What lines of the data below include the word "codes"? Report them by copying each.
Top of Records supplied
--- config.mk ---
export PLATFORM = sky130hd
export DESIGN_NAME = fetch_stream
export DESIGN_NICKNAME = d
export VERILOG_FILES = /design/src/rtl/fetch_pkg.sv /design/src/rtl/fetch_byte_shifter.sv /design/src/rtl/fetch_stream.sv
export SDC_FILE = /design/constraint.sdc
export NUM_CORES = 1
export LEC_CHECK = 0
export CAP_MARGIN = 20
export CORE_MARGIN = 4
export CORE_UTILIZATION = 47
export CTS_BUF_LIST = sky130_fd_sc_hd__clkbuf_8
export CTS_CLUSTER_SIZE = 10
export DETAILED_ROUTE_END_ITERATION = 10
export PLACE_DENSITY = 0.79
export SYNTH_ARGS = -nofsm -noshare
export SYNTH_HDL_FRONTEND = slang
export SYNTH_SLANG_ARGS = --single-unit
export TNS_END_PERCENT = 20
--- constraint.sdc ---
create_clock -name clk -period 6.3 [get_ports clk]
set_input_delay 1.89 -clock clk [delete_from_list [all_inputs] [get_ports clk]]
set_output_delay 1.89 -clock clk [all_outputs]
set_load 0.1 [all_outputs]
--- src/rtl/fetch_pkg.sv ---
// Shared codes, window size and fault-state encoding for the fetch stream.
package fetch_pkg;

   localparam logic [3:0] PREFETCH_PF_FAULT  = 4'd14;
   localparam logic [3:0] PREFETCH_GP_FAULT  = 4'd15;
   localparam int         FETCH_WINDOW_BYTES = 8;

   typedef enum logic [1:0] {
      FLT_NONE = 2'd0,
      FLT_GP   = 2'd1,
      FLT_PF   = 2'd2
   } flt_e;

   function automatic logic code_is_data(input logic [3:0] code);
      return (code >= 4'd1) && (code <= 4'd4);
   endfunction

   // Reserved codes fall back to a GP fault.
   function automatic flt_e code_fault(input logic [3:0] code);
      flt_e f;
      case (code)
         PREFETCH_PF_FAULT: f = FLT_PF;
         PREFETCH_GP_FAULT: f = FLT_GP;
         default:           f = FLT_GP;
      endcase
      return f;
   endfunction

   function automatic logic [31:0] len_mask(input logic [3:0] len);
      logic [31:0] m;
      case (len)
         4'd1:    m = 32'h0000_00FF;
         4'd2:    m = 32'h0000_FFFF;
         4'd3:    m = 32'h00FF_FFFF;
         4'd4:    m = 32'hFFFF_FFFF;
         default: m = 32'h0000_0000;
      endcase
      return m;
   endfunction

endpackage

--- src/rtl/fetch_byte_shifter.sv ---
// Drops c consumed bytes from the window head and merges up to 4 new bytes
// right after the surviving bytes; bytes above the new count are zeroed.
module fetch_byte_shifter
   import fetch_pkg::*;
(
   input  logic [63:0] win_i,
   input  logic [3:0]  cnt_i,
   input  logic [3:0]  c_i,
   input  logic [31:0] ins_i,
   input  logic [3:0]  ins_len_i,
   output logic [63:0] win_o,
   output logic [3:0]  cnt_o
);

   logic [63:0] shifted_s;
   logic [3:0]  base_s;

   // c_i never exceeds cnt_i, so base_s cannot wrap.
   assign shifted_s = win_i >> {c_i, 3'b000};
   assign base_s    = cnt_i - c_i;
   assign cnt_o     = base_s + ins_len_i;

   // Per-byte select: surviving byte, inserted byte, or zero.
   always_comb begin
      logic [3:0] rel;
      rel   = 4'd0;
      win_o = 64'd0;
      for (int i = 0; i < FETCH_WINDOW_BYTES; i++) begin
         rel = 4'(i) - base_s;
         if (4'(i) < base_s) begin
            win_o[i*8 +: 8] = shifted_s[i*8 +: 8];
         end else if (rel < ins_len_i) begin
            win_o[i*8 +: 8] = ins_i[{rel[1:0], 3'b000} +: 8];
         end else begin
            win_o[i*8 +: 8] = 8'd0;
         end
      end
   end

endmodule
Bottom of Records supplied
Answer to this exercise:
// Shared codes, window size and fault-state encoding for the fetch stream.
   // Reserved codes fall back to a GP fault.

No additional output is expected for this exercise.